The 9th U.S. Circuit Court of Appeals has busted a frequent filer of disability discrimination lawsuits known as “The Sheriff,” ruling that Jarek Molski crossed the line between “aggressive advocacy of legitimate claims and the frivolous assertion of false allegations.”
“False or grossly exaggerated claims of injury, especially when made with the intent to coerce settlement, are at odds with our system of justice,” the court said in affirming a trial judge who declared Molski a vexatious litigant in a case involving a Chinese restaurant.

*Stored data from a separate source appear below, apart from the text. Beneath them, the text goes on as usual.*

### src/rtl/uvmt_cv32e40s_obi_latency_tracker.sv
`default_nettype none
// ============================================================================
// Module      : uvmt_cv32e40s_obi_latency_tracker
// Description : Age FIFO of outstanding in-order OBI transactions on one bus;
//               flags response-latency misses and FIFO over/underflow.
// Revision    : 1.0 - initial release
// ============================================================================
module uvmt_cv32e40s_obi_latency_tracker #(
    parameter  int MAX_STALLS      = 8,
    parameter  int MAX_OUTSTANDING = 2,
    localparam int AGE_W           = $clog2(MAX_STALLS + 3),
    localparam int IDX_W           = (MAX_OUTSTANDING > 1) ? $clog2(MAX_OUTSTANDING) : 1,
    localparam int OUT_W           = $clog2(MAX_OUTSTANDING + 1)
) (
    input  logic             clk_i,
    input  logic             rst_ni,
    input  logic             clear_i,
    input  logic             addr_hs_i,
    input  logic             rsp_hs_i,
    output logic [OUT_W-1:0] outstanding_o,
    output logic [AGE_W-1:0] oldest_age_o,
    output logic             must_rsp_o,
    output logic             rsp_late_o,
    output logic [31:0]      late_cnt_o,
    output logic             overflow_o,
    output logic             underflow_o
);

    localparam logic [AGE_W-1:0] AGE_MAX   = '1;
    localparam logic [AGE_W-1:0] AGE_LIMIT = AGE_W'(MAX_STALLS + 1);
    localparam logic [OUT_W-1:0] CNT_FULL  = OUT_W'(MAX_OUTSTANDING);
    localparam logic [IDX_W-1:0] PTR_LAST  = IDX_W'(MAX_OUTSTANDING - 1);

    logic [AGE_W-1:0]           ages [MAX_OUTSTANDING];
    logic [MAX_OUTSTANDING-1:0] live;
    logic [IDX_W-1:0]           rd_ptr;
    logic [IDX_W-1:0]           wr_ptr;
    logic [OUT_W-1:0]           count;
    logic                       rsp_late;
    logic [31:0]                late_cnt;
    logic                       overflow;
    logic                       underflow;

    logic             empty;
    logic             full;
    logic [AGE_W-1:0] head_age;
    logic             must_rsp;
    logic             retire;
    logic             alloc;
    logic             miss_first;

    assign empty      = (count == '0);
    assign full       = (count == CNT_FULL);
    assign head_age   = ages[rd_ptr];
    assign must_rsp   = !empty && (head_age >= AGE_LIMIT);
    assign retire     = rsp_hs_i && !empty;
    // A full FIFO still accepts a new entry when the head leaves in the same cycle.
    assign alloc      = addr_hs_i && (!full || retire);
    // Count a miss only on the first cycle past the limit; the age keeps growing afterwards.
    assign miss_first = must_rsp && !rsp_hs_i && (head_age == AGE_LIMIT);

    always_ff @(posedge clk_i or negedge rst_ni) begin
        if (!rst_ni) begin
            for (int i = 0; i < MAX_OUTSTANDING; i++) begin
                ages[i] <= '0;
            end
            live      <= '0;
            rd_ptr    <= '0;
            wr_ptr    <= '0;
            count     <= '0;
            rsp_late  <= 1'b0;
            late_cnt  <= '0;
            overflow  <= 1'b0;
            underflow <= 1'b0;
        end else if (clear_i) begin
            for (int i = 0; i < MAX_OUTSTANDING; i++) begin
                ages[i] <= '0;
            end
            live      <= '0;
            rd_ptr    <= '0;
            wr_ptr    <= '0;
            count     <= '0;
            rsp_late  <= 1'b0;
            late_cnt  <= '0;
            overflow  <= 1'b0;
            underflow <= 1'b0;
        end else begin
            for (int i = 0; i < MAX_OUTSTANDING; i++) begin
                if (alloc && (IDX_W'(i) == wr_ptr)) begin
                    ages[i] <= AGE_W'(1);
                    live[i] <= 1'b1;
                end else if (retire && (IDX_W'(i) == rd_ptr)) begin
                    ages[i] <= '0;
                    live[i] <= 1'b0;
                end else if (live[i] && (ages[i] != AGE_MAX)) begin
                    ages[i] <= ages[i] + AGE_W'(1);
                end
            end

            if (retire) begin
                rd_ptr <= (rd_ptr == PTR_LAST) ? '0 : rd_ptr + IDX_W'(1);
            end
            if (alloc) begin
                wr_ptr <= (wr_ptr == PTR_LAST) ? '0 : wr_ptr + IDX_W'(1);
            end

            case ({alloc, retire})
                2'b10:   count <= count + OUT_W'(1);
                2'b01:   count <= count - OUT_W'(1);
                default: count <= count;
            endcase

            if (miss_first) begin
                rsp_late <= 1'b1;
                if (late_cnt != '1) begin
                    late_cnt <= late_cnt + 32'd1;
                end
            end
            if (addr_hs_i && full && !retire) begin
                overflow <= 1'b1;
            end
            if (rsp_hs_i && empty) begin
                underflow <= 1'b1;
            end
        end
    end

    assign outstanding_o = count;
    assign oldest_age_o  = empty ? '0 : head_age;
    assign must_rsp_o    = must_rsp;
    assign rsp_late_o    = rsp_late;
    assign late_cnt_o    = late_cnt;
    assign overflow_o    = overflow;
    assign underflow_o   = underflow;

endmodule
`default_nettype wire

Molski, a paraplegic confined to a wheelchair, has filed about 400 lawsuits against restaurants and other businesses in California since 2003. He sues under both the Americans with Disabilities Act, which provides injunctive relief and attorney's fees, and California's Unruh Act, which entitles him to statutory damages of at least $4,000.

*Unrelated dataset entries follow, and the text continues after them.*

[src/rtl/hazard_ctrl_if.sv]
// Hazard-controller bus: pipeline status in, pipeline register controls out.
// The perf counter outputs (and CNT_W) exist only with HAZARD_PERF_CNT_EN.
interface hazard_ctrl_if
`ifdef HAZARD_PERF_CNT_EN
    #(parameter int CNT_W = 32)
`endif
    ;
    logic       MemRead_IDEX;
    logic [4:0] WA_IDEX;
    logic [4:0] RF_RA1;
    logic [4:0] RF_RA2;
    logic       UseRA1;
    logic       UseRA2;
    logic       RedirectEX;
    logic       isHalt_ID;
    logic       MemStall;
    logic       PCWrite;
    logic       IFID_Write;
    logic       IFID_Flush;
    logic       IDEX_Flush;
    logic       PipeFreeze;
    logic       HALTED;
`ifdef HAZARD_PERF_CNT_EN
    logic [CNT_W-1:0] CntLoadUse;
    logic [CNT_W-1:0] CntFlush;
    logic [CNT_W-1:0] CntMemStall;

    modport master (
        output MemRead_IDEX, WA_IDEX, RF_RA1, RF_RA2, UseRA1, UseRA2,
               RedirectEX, isHalt_ID, MemStall,
        input  PCWrite, IFID_Write, IFID_Flush, IDEX_Flush, PipeFreeze, HALTED,
               CntLoadUse, CntFlush, CntMemStall
    );
    modport slave (
        input  MemRead_IDEX, WA_IDEX, RF_RA1, RF_RA2, UseRA1, UseRA2,
               RedirectEX, isHalt_ID, MemStall,
        output PCWrite, IFID_Write, IFID_Flush, IDEX_Flush, PipeFreeze, HALTED,
               CntLoadUse, CntFlush, CntMemStall
    );
`else
    modport master (
        output MemRead_IDEX, WA_IDEX, RF_RA1, RF_RA2, UseRA1, UseRA2,
               RedirectEX, isHalt_ID, MemStall,
        input  PCWrite, IFID_Write, IFID_Flush, IDEX_Flush, PipeFreeze, HALTED
    );
    modport slave (
        input  MemRead_IDEX, WA_IDEX, RF_RA1, RF_RA2, UseRA1, UseRA2,
               RedirectEX, isHalt_ID, MemStall,
        output PCWrite, IFID_Write, IFID_Flush, IDEX_Flush, PipeFreeze, HALTED
    );
`endif
endinterface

But in December 2004, U.S. District Judge Edward Rafeedie found Molski a vexatious litigant and ordered him to seek a judge's permission before filing an ADA suit in the Central District of California. He noted, among other things, that Molski often filed multiple complaints against separate businesses claiming that he had suffered identical injuries at each establishment on the same day.
Ruling that Rafeedie did not abuse his discretion, the 9th Circuit said in a per curiam opinion, “Common sense dictates that Molski would have figured out some way to avoid repetitive injury-causing activity; even a young child who touches a hot stove quickly learns to avoid pain by not repeating the conduct.”

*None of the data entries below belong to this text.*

==> src/rtl/chunked_adder_ctrl.sv <==
// Multi-cycle WIDTH-bit adder: one CHUNK-bit slice is reused across the operand,
// with the carry held in a register between slices. Valid/ready on both sides.
module chunked_adder_ctrl #(
  parameter int WIDTH = 100,
  parameter int CHUNK = 25
) (
  input  logic             clk,
  input  logic             reset,
  input  logic             in_valid,
  output logic             in_ready,
  input  logic [WIDTH-1:0] a,
  input  logic [WIDTH-1:0] b,
  input  logic             cin,
  output logic             out_valid,
  input  logic             out_ready,
  output logic [WIDTH-1:0] sum,
  output logic             cout,
  output logic             busy
);

  localparam int NCHUNK = WIDTH / CHUNK;
  localparam int IDXW   = (NCHUNK > 1) ? $clog2(NCHUNK) : 1;
  localparam logic [IDXW-1:0] LAST_IDX = IDXW'(NCHUNK - 1);

  if (WIDTH % CHUNK != 0) begin : g_chunk_check
    $error("chunked_adder_ctrl: WIDTH must be a multiple of CHUNK");
  end

  typedef enum logic [1:0] {
    IDLE = 2'd0,
    RUN  = 2'd1,
    DONE = 2'd2
  } state_e;

  state_e           state_q, state_d;
  logic [IDXW-1:0]  idx_q, idx_d;
  logic             carry_q, carry_d;
  logic [WIDTH-1:0] a_q, a_d;
  logic [WIDTH-1:0] b_q, b_d;
  logic [WIDTH-1:0] sum_q, sum_d;
  logic             cout_q, cout_d;

  logic [CHUNK-1:0] a_slice, b_slice;
  logic [CHUNK:0]   slice_sum;

  // NOTE: every always_comb output gets a default first, so no path can infer a latch.
  always_comb begin
    state_d = state_q;
    idx_d   = idx_q;
    carry_d = carry_q;
    a_d     = a_q;
    b_d     = b_q;
    sum_d   = sum_q;
    cout_d  = cout_q;

    a_slice   = a_q[int'(idx_q)*CHUNK +: CHUNK];
    b_slice   = b_q[int'(idx_q)*CHUNK +: CHUNK];
    slice_sum = {1'b0, a_slice} + {1'b0, b_slice} + (CHUNK+1)'(carry_q);

    unique case (state_q)
      IDLE: begin
        if (in_valid) begin
          a_d     = a;
          b_d     = b;
          carry_d = cin;
          idx_d   = '0;
          state_d = RUN;
        end
      end
      RUN: begin
        sum_d[int'(idx_q)*CHUNK +: CHUNK] = slice_sum[CHUNK-1:0];
        carry_d = slice_sum[CHUNK];
        idx_d   = idx_q + IDXW'(1);
        if (idx_q == LAST_IDX) begin
          cout_d  = slice_sum[CHUNK];
          idx_d   = '0;
          state_d = DONE;
        end
      end
      DONE: begin
        if (out_ready) state_d = IDLE;
      end
      default: state_d = IDLE;
    endcase
  end

  // NOTE: sequential state uses non-blocking assignments so all registers update together.
  always_ff @(posedge clk) begin
    if (reset) begin
      state_q <= IDLE;
      idx_q   <= '0;
      carry_q <= 1'b0;
      sum_q   <= '0;
      cout_q  <= 1'b0;
    end else begin
      state_q <= state_d;
      idx_q   <= idx_d;
      carry_q <= carry_d;
      sum_q   <= sum_d;
      cout_q  <= cout_d;
    end
  end

  // NOTE: operand registers carry no reset; they are always loaded before RUN reads them.
  always_ff @(posedge clk) begin
    a_q <= a_d;
    b_q <= b_d;
  end

  assign in_ready  = (state_q == IDLE);
  assign out_valid = (state_q == DONE);
  assign busy      = (state_q != IDLE);
  assign sum       = sum_q;
  assign cout      = cout_q;

endmodule
$ cat src/rtl/cl_ocl_reg_slv_pkg.sv
// -----------------------------------------------------------------------------
// cl_ocl_reg_slv_pkg
// Shared types and constants for the OCL (BAR0) AXI4-Lite register slave.
//   - register offsets relative to BASE_ADDR
//   - AXI response codes, FSM state enums, register select enum
//   - helper functions: offset decode and byte-strobe merge
// Optional feature macro used by the design: CL_OCL_REG_SLV_ERR_RESP_EN
// -----------------------------------------------------------------------------
package cl_ocl_reg_slv_pkg;

    localparam logic [31:0] OFS_HELLO = 32'h0000_0000;
    localparam logic [31:0] OFS_VLED  = 32'h0000_0004;
    localparam logic [31:0] OFS_VDIP  = 32'h0000_0008;
    localparam logic [31:0] OFS_CNT   = 32'h0000_000C;
    localparam logic [31:0] OFS_ID    = 32'h0000_0010;

    localparam logic [31:0] UNMAPPED_RDATA = 32'hDEAD_BEEF;

    typedef enum logic [1:0] {
        OKAY   = 2'b00,
        SLVERR = 2'b10
    } resp_t;

    typedef enum logic [1:0] {
        W_IDLE   = 2'd0,
        W_HAVE_A = 2'd1,
        W_HAVE_D = 2'd2,
        W_RESP   = 2'd3
    } wr_state_t;

    typedef enum logic {
        R_IDLE = 1'b0,
        R_RESP = 1'b1
    } rd_state_t;

    typedef enum logic [2:0] {
        SEL_HELLO = 3'd0,
        SEL_VLED  = 3'd1,
        SEL_VDIP  = 3'd2,
        SEL_CNT   = 3'd3,
        SEL_ID    = 3'd4,
        SEL_NONE  = 3'd5
    } reg_sel_t;

    // Offset -> register select. Anything not word aligned is unmapped.
    function automatic reg_sel_t decode_ofs(input logic [31:0] ofs);
        reg_sel_t sel;
        sel = SEL_NONE;
        if (ofs[1:0] == 2'b00) begin
            case (ofs)
                OFS_HELLO: sel = SEL_HELLO;
                OFS_VLED:  sel = SEL_VLED;
                OFS_VDIP:  sel = SEL_VDIP;
                OFS_CNT:   sel = SEL_CNT;
                OFS_ID:    sel = SEL_ID;
                default:   sel = SEL_NONE;
            endcase
        end
        return sel;
    endfunction

    // Replace only the bytes whose strobe bit is set.
    function automatic logic [31:0] byte_merge(input logic [31:0] old_val,
                                               input logic [31:0] new_val,
                                               input logic [3:0]  strb);
        logic [31:0] res;
        res = old_val;
        for (int i = 0; i < 4; i++) begin
            if (strb[i]) res[i*8 +: 8] = new_val[i*8 +: 8];
        end
        return res;
    endfunction

endpackage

The court recognized that because damages are not recoverable under the ADA, “most ADA suits are brought by a small number of private plaintiffs who view themselves as champions of the disabled.” But as important as the goal of disabled access may be, it continued,
serial litigation can become vexatious when, as here, a large number of nearly-identical complaints contain factual allegations that are contrived, exaggerated, and defy common sense.
Molski has taken a much lower profile since he was declared vexatious, filing only a handful of cases in the Southern District of California and a few state courts. In March, a different 9th Circuit panel reversed a defense judgment in his case against a Woodland Hills, Calif., coffee shop and ordered a new trial.
The “narrow issue in the case was whether [the defendant] failed to identify and remove architectural barriers,” the court said in Molski v. M.J. Cable, 481 F.3d 724, finding evidence of Molski's ulterior motives for suing businesses “far more prejudicial than probative.”
A key issue in any remaining Molski cases may be whether, or to what extent, the vexatious litigant order is admissible against him.